Manu is also very obvious about his needs when it is close to his dinner time.  It usually starts at least one hour before his usual dinner time, and involves staring at us with tail wagging in hope.  If we tell him to go away as it is clearly too early, the dejection is obvious as he finds a place to lay down while staring sadly with those big brown eyes.  Any body movement on our part is a signal that this may, indeed, be the actual dinner time.  When we do head in the right direction, there is much dancing on big fat mastiff paws, tail wagging and sometimes some enthusiastic howling.  I like the howling the best - his pursed and wrinkled muzzle and extended neck (flopping extra skin and all) - is pretty cute.

At other times, Manu just looks at us with a worried look on his face - nothing is obviously wrong, but who knows what goes on his brain.  Maybe he feels he's not close enough to us and wants to get in our skin, just like Buffalo Bill from Silence of the Lambs....

Manu = Buffalo Bill (a bit obsessed)
That's pretty much Manu's repertoire - as long as he is with us and/or touching us, he wants for nothing.   If you are ignoring him a bit, you get hit with that hammer of a paw.

Does this mean Chamois is technically a lap dog?
Chamois is a different kettle of fish (or dog...bad analogy but I couldn't think of a good dog one).  She does all of the usual things like asking to go out, but she adds other ways of communicating into the mix.  Sometimes to make sure she has your attention, she will quietly put her head on you, and then press down forcefully.  She does this to me in the middle of the night when she wants to go out, and I am either deeply asleep or refusing to let her out because I know she's going to bark at something.  She presses harder and harder, usually on my arm or sometimes on my neck if I'm turned away from her.  Which is what I usually do as I get a blast of doggy breath panted enthusiastically, full-force into my face.  If I continue to ignore her, she starts muttering and making all of these groaning, whinging sounds.  It's so annoying that I just want her to go away and end up doing her bidding.
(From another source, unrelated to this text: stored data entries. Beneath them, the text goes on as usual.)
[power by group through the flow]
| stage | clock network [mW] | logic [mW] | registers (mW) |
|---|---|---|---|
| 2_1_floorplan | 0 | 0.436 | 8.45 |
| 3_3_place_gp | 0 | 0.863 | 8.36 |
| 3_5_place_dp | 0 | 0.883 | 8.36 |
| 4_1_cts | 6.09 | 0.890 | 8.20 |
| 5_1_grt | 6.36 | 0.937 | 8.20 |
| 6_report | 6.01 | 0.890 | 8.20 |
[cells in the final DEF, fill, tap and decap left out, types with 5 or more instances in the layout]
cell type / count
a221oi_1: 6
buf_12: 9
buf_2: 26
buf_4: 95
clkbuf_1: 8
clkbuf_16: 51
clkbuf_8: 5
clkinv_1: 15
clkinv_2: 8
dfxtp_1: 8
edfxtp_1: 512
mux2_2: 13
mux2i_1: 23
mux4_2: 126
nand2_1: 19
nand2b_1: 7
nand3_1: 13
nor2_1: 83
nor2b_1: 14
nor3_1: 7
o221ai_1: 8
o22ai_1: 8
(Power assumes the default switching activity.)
### config.mk
export PLATFORM = sky130hd
export DESIGN_NAME = ffha_ctrl
export DESIGN_NICKNAME = d
export VERILOG_FILES = /design/src/design/ffha_pkg.sv /design/src/design/ffha_ctrl.sv
export SDC_FILE = /design/constraint.sdc
export NUM_CORES = 1
export LEC_CHECK = 0
export BUFFER_PORTS_ARGS = -buffer_cell sky130_fd_sc_hd__buf_2
export CORE_AREA = 2 2 39 41
export DETAILED_ROUTE_END_ITERATION = 12
export DIE_AREA = 0 0 41 43
export PLACE_DENSITY = 0.78
export SYNTH_ARGS = -nofsm -noshare
export SYNTH_HDL_FRONTEND = slang
export SYNTH_SLANG_ARGS = --single-unit
### constraint.sdc
create_clock -name clk -period 1.2 [get_ports clk]
set_input_delay 0.18 -clock clk [delete_from_list [all_inputs] [get_ports clk]]
set_output_delay 0.18 -clock clk [all_outputs]
set_load 0.1 [all_outputs]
Chamois has studied this technique.
The other times when Chamois wants something - you can tell that her thick Bull Arab brain is figuring out how to manipulate the system - is when she wants up on the bed.  The dogs aren't allowed on the furniture.  This works for Manu as physically he can't get himself up there.  This doesn't work for Chamois as she is stubborn, wilful and manages to get what she wants, ignoring any disciplinary measures that we may take.  Female dogs are called bitches for a reason, folks.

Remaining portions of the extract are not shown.